# Instructions to follow:
Go to the line containing "synth.top_cell.area_share_pct: 46.4" in the records below and print it and every following line exactly, on through the line containing "drive_gt1_share_pct: 22.7", then stop.

[Stored items]
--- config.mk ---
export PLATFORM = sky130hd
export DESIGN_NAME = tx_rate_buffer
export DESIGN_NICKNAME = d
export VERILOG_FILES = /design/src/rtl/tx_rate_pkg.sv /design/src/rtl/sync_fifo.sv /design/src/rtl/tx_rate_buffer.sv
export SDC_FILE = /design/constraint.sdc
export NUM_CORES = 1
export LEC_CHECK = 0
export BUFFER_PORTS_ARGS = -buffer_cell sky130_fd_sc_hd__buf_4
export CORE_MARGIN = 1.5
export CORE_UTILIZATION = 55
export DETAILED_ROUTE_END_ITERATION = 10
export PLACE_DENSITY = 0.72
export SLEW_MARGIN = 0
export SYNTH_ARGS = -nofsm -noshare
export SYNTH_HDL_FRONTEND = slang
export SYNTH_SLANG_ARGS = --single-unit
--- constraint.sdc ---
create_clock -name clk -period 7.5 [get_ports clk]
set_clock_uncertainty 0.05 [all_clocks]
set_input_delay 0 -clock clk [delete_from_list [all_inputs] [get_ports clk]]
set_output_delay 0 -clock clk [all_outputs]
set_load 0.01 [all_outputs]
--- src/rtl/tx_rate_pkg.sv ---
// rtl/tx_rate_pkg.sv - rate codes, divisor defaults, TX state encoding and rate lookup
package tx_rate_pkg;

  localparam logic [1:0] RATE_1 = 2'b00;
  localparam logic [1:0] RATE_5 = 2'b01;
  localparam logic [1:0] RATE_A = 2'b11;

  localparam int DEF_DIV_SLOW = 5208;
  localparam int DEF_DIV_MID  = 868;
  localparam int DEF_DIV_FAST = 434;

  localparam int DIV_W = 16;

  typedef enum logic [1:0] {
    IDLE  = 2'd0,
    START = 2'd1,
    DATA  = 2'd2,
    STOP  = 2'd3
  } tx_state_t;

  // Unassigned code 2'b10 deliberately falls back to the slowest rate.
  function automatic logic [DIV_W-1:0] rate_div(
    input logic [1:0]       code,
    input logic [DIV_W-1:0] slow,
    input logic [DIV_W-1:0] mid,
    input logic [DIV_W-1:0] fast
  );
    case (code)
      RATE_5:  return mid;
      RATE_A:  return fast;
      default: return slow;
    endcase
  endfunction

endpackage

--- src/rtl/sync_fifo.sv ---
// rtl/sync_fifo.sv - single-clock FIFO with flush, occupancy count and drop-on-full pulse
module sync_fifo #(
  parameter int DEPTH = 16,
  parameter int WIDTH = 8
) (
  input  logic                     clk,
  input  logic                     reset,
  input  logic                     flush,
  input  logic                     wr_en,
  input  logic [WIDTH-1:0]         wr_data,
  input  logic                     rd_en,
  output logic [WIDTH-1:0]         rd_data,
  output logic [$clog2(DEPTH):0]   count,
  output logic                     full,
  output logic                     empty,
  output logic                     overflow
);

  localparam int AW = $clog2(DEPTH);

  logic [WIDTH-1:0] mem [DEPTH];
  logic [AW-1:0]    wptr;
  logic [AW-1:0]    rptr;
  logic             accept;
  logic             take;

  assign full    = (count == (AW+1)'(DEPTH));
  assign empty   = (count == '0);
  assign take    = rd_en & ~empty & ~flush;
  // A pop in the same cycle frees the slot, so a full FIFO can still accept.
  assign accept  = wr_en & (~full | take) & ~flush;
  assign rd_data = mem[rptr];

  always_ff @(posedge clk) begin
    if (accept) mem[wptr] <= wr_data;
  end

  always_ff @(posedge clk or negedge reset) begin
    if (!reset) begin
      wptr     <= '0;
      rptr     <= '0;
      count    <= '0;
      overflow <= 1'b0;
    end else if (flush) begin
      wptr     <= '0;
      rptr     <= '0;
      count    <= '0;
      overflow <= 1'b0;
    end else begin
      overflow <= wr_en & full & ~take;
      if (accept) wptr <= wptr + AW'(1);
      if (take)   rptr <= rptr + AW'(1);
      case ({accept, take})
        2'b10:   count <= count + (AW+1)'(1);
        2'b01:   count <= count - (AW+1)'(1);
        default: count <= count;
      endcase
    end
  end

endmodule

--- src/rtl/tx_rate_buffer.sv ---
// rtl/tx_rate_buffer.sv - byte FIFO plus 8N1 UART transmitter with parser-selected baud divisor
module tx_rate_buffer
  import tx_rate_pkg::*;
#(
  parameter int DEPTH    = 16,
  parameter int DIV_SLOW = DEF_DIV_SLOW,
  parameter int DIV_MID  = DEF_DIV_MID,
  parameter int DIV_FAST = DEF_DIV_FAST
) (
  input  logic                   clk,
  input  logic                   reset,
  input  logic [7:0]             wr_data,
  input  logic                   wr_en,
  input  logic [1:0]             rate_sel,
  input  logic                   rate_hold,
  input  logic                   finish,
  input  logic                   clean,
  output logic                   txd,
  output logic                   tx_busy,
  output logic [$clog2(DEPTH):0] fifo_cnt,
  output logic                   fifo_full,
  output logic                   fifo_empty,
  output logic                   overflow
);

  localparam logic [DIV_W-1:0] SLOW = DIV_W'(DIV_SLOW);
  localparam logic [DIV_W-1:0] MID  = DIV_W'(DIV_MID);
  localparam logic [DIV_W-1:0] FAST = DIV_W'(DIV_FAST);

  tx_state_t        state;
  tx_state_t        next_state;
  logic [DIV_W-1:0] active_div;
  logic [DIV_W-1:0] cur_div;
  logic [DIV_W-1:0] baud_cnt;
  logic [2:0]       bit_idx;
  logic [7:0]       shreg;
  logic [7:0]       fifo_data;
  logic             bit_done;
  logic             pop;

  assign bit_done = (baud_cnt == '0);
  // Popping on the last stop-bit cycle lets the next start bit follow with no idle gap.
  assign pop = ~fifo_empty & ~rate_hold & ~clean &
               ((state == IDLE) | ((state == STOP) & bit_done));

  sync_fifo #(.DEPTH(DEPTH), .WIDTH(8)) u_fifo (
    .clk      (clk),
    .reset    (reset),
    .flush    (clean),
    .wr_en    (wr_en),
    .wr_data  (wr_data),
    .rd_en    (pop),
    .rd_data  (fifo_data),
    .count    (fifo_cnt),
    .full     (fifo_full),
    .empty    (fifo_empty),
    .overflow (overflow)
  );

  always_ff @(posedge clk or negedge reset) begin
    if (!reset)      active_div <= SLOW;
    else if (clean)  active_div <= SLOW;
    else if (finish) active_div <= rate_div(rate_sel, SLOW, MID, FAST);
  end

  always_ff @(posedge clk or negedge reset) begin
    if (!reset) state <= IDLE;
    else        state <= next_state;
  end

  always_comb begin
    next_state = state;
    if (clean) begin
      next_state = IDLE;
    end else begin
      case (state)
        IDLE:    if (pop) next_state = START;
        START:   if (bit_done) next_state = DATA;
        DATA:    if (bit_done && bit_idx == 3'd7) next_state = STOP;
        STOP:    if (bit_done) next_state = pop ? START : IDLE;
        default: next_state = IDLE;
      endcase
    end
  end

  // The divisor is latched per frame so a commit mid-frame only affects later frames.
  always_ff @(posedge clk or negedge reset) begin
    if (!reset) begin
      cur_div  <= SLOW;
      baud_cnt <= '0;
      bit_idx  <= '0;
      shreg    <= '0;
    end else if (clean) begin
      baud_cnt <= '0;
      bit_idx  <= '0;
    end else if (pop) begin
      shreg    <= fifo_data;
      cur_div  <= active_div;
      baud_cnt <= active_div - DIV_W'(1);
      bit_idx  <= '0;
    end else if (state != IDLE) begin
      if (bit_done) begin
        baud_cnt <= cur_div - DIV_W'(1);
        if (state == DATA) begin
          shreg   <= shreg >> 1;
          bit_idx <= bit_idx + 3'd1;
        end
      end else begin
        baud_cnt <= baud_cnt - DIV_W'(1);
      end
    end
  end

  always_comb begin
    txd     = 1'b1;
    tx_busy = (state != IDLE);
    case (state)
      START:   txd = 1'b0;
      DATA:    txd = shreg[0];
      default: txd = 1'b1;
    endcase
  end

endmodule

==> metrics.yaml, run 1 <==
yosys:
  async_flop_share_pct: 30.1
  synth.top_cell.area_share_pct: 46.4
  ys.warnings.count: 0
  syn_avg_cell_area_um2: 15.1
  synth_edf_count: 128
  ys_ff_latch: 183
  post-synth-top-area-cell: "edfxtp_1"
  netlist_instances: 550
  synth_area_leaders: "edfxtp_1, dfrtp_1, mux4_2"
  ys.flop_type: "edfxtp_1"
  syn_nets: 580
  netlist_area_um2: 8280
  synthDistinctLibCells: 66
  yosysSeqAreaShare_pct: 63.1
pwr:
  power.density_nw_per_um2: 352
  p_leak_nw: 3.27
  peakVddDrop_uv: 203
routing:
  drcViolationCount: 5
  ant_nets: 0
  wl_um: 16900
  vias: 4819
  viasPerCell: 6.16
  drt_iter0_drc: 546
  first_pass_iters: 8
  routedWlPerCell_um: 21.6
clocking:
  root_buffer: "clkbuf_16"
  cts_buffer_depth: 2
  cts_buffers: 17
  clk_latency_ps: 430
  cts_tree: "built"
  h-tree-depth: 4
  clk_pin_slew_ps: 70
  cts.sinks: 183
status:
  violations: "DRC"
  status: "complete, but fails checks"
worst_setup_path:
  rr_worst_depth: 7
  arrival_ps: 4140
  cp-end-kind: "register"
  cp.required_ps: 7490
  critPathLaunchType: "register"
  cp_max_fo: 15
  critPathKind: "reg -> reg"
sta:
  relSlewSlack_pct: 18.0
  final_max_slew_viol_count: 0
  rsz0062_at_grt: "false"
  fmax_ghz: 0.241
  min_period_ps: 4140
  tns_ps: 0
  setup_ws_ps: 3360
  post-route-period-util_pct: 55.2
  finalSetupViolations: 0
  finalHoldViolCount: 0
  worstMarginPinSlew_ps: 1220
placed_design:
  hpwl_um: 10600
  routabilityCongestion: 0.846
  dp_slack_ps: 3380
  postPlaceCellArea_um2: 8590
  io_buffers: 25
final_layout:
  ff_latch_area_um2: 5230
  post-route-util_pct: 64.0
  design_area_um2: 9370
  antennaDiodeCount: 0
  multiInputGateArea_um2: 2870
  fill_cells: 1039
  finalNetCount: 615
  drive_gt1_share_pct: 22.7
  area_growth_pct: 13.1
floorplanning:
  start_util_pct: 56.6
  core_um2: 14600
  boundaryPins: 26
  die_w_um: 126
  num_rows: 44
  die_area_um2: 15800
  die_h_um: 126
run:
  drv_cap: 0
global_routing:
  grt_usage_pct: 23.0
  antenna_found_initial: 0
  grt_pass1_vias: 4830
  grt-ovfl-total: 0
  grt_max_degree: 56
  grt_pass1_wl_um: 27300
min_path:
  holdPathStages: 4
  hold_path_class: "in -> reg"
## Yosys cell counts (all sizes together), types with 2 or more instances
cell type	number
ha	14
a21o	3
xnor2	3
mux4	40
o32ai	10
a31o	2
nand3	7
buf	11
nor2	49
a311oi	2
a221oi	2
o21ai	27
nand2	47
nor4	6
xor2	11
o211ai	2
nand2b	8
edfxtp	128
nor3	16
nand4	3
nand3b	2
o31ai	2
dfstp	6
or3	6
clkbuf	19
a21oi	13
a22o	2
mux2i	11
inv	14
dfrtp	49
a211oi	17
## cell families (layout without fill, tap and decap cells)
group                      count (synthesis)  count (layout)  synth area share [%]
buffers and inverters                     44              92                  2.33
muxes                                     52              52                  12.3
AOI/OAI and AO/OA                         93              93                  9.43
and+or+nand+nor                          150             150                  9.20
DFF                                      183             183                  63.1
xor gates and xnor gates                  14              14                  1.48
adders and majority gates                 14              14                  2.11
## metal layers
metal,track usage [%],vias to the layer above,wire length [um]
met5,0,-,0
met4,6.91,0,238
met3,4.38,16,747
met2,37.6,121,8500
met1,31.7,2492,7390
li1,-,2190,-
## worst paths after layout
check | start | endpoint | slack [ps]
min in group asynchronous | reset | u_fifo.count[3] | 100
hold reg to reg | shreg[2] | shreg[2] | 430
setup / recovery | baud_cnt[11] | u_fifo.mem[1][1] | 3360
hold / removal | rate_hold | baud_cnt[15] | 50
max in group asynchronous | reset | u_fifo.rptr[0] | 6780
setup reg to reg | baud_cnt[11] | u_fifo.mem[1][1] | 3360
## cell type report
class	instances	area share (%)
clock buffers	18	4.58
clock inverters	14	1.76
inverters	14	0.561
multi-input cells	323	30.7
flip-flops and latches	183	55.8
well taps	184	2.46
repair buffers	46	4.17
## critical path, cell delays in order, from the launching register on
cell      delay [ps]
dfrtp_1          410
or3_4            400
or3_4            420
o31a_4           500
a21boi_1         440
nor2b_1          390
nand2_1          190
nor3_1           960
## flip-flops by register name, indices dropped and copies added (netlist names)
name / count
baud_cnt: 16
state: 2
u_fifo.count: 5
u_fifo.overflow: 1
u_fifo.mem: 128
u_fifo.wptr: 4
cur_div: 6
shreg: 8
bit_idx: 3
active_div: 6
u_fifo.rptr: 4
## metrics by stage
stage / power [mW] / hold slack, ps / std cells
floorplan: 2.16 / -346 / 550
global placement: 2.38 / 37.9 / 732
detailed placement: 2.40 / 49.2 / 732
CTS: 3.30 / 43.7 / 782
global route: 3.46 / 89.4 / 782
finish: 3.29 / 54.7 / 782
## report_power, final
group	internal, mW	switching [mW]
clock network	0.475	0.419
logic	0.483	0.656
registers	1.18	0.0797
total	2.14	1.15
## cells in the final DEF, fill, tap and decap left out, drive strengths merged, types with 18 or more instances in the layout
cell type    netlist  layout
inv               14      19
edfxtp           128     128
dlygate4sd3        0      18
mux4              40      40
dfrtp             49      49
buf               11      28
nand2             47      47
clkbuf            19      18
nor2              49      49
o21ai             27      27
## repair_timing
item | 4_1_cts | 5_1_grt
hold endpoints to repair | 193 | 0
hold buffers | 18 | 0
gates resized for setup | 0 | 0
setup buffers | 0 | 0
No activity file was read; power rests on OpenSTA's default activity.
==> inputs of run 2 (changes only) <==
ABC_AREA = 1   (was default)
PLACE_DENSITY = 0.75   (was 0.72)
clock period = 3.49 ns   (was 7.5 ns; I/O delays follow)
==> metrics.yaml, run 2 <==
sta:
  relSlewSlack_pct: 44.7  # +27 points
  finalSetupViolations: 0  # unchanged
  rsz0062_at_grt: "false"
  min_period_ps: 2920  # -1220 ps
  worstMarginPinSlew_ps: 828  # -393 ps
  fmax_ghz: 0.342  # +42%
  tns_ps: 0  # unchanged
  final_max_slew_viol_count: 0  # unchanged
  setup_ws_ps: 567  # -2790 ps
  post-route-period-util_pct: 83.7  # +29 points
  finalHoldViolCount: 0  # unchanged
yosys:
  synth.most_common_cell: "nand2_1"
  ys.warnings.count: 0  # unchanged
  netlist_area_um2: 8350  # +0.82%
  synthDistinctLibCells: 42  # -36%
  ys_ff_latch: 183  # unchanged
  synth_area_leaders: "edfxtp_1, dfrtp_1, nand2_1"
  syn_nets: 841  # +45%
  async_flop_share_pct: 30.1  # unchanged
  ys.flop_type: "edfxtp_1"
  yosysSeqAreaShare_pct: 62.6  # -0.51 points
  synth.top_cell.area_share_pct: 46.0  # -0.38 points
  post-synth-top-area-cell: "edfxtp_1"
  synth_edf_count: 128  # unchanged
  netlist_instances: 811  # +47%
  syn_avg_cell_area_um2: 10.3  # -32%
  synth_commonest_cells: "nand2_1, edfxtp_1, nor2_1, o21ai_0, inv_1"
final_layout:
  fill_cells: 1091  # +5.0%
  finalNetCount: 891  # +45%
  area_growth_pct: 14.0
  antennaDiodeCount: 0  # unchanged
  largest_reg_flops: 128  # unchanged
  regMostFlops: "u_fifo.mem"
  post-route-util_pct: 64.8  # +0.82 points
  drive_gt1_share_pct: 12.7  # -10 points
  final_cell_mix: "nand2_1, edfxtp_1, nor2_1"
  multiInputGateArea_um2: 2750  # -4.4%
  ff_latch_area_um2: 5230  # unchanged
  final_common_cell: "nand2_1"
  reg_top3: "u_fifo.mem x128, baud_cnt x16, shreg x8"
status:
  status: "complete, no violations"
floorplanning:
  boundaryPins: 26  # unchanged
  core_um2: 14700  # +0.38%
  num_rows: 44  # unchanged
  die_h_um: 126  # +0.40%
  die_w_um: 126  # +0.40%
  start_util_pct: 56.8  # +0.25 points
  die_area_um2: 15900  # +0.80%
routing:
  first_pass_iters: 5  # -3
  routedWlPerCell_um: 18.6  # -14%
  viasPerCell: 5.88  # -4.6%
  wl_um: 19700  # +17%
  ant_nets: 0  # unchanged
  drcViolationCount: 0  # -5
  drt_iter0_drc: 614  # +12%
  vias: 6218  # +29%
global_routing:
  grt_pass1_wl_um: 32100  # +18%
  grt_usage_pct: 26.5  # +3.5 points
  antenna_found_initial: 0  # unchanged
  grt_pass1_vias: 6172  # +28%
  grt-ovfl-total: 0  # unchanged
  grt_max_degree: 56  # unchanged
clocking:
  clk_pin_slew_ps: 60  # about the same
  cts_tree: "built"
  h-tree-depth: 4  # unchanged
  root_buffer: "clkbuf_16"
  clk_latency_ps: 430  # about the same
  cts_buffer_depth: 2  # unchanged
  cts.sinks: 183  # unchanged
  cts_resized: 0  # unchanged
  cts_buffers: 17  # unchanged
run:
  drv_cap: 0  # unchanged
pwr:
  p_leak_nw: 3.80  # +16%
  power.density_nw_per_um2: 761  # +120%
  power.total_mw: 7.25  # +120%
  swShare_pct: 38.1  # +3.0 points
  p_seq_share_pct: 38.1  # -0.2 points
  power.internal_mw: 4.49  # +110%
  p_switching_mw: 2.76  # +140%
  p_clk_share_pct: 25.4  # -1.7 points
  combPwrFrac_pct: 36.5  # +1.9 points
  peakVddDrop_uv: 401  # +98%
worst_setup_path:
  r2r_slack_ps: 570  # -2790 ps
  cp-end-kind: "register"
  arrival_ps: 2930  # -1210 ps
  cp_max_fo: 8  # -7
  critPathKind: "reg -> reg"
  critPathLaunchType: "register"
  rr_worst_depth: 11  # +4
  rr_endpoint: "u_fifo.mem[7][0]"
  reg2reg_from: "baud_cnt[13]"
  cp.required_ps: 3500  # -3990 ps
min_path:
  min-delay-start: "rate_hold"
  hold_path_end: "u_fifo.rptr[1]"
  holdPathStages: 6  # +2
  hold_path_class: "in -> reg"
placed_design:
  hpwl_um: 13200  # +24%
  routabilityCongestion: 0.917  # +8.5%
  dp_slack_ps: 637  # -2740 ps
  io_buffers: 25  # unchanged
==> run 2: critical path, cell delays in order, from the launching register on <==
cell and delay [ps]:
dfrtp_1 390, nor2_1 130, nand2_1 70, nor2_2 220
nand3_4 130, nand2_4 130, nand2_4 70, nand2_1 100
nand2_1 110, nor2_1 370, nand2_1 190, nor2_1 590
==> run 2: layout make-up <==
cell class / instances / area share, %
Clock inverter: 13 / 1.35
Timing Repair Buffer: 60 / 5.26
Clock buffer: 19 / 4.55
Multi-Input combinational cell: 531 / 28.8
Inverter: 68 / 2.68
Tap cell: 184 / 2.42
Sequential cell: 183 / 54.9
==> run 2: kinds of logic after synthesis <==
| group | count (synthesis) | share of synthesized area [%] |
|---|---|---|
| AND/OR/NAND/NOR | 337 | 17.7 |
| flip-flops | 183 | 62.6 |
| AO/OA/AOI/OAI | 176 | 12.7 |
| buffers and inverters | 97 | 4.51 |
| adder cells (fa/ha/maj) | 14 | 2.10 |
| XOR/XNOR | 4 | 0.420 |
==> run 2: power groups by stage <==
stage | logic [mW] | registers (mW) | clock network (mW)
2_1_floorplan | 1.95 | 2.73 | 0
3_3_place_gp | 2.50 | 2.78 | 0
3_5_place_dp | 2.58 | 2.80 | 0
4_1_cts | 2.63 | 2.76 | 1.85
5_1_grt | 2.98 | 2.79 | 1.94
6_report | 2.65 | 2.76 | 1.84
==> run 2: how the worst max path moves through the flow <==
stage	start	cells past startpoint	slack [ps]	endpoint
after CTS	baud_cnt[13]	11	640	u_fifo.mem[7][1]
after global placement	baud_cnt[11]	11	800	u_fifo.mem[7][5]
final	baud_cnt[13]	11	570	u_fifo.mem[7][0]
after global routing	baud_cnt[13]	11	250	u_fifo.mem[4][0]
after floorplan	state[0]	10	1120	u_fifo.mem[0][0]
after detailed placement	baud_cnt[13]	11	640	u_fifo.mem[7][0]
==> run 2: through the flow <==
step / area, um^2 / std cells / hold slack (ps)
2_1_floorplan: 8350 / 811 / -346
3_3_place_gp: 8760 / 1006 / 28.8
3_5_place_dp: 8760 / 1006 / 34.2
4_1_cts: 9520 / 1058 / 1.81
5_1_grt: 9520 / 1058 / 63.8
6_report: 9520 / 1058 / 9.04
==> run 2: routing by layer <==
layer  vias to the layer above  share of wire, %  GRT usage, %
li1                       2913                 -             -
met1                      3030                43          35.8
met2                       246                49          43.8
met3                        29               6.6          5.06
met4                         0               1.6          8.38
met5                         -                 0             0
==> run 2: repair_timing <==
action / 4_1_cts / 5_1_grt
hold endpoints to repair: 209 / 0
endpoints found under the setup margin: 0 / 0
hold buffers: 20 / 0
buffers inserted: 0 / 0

# Written reply:
  synth.top_cell.area_share_pct: 46.4
  ys.warnings.count: 0
  syn_avg_cell_area_um2: 15.1
  synth_edf_count: 128
  ys_ff_latch: 183
  post-synth-top-area-cell: "edfxtp_1"
  netlist_instances: 550
  synth_area_leaders: "edfxtp_1, dfrtp_1, mux4_2"
  ys.flop_type: "edfxtp_1"
  syn_nets: 580
  netlist_area_um2: 8280
  synthDistinctLibCells: 66
  yosysSeqAreaShare_pct: 63.1
pwr:
  power.density_nw_per_um2: 352
  p_leak_nw: 3.27
  peakVddDrop_uv: 203
routing:
  drcViolationCount: 5
  ant_nets: 0
  wl_um: 16900
  vias: 4819
  viasPerCell: 6.16
  drt_iter0_drc: 546
  first_pass_iters: 8
  routedWlPerCell_um: 21.6
clocking:
  root_buffer: "clkbuf_16"
  cts_buffer_depth: 2
  cts_buffers: 17
  clk_latency_ps: 430
  cts_tree: "built"
  h-tree-depth: 4
  clk_pin_slew_ps: 70
  cts.sinks: 183
status:
  violations: "DRC"
  status: "complete, but fails checks"
worst_setup_path:
  rr_worst_depth: 7
  arrival_ps: 4140
  cp-end-kind: "register"
  cp.required_ps: 7490
  critPathLaunchType: "register"
  cp_max_fo: 15
  critPathKind: "reg -> reg"
sta:
  relSlewSlack_pct: 18.0
  final_max_slew_viol_count: 0
  rsz0062_at_grt: "false"
  fmax_ghz: 0.241
  min_period_ps: 4140
  tns_ps: 0
  setup_ws_ps: 3360
  post-route-period-util_pct: 55.2
  finalSetupViolations: 0
  finalHoldViolCount: 0
  worstMarginPinSlew_ps: 1220
placed_design:
  hpwl_um: 10600
  routabilityCongestion: 0.846
  dp_slack_ps: 3380
  postPlaceCellArea_um2: 8590
  io_buffers: 25
final_layout:
  ff_latch_area_um2: 5230
  post-route-util_pct: 64.0
  design_area_um2: 9370
  antennaDiodeCount: 0
  multiInputGateArea_um2: 2870
  fill_cells: 1039
  finalNetCount: 615
  drive_gt1_share_pct: 22.7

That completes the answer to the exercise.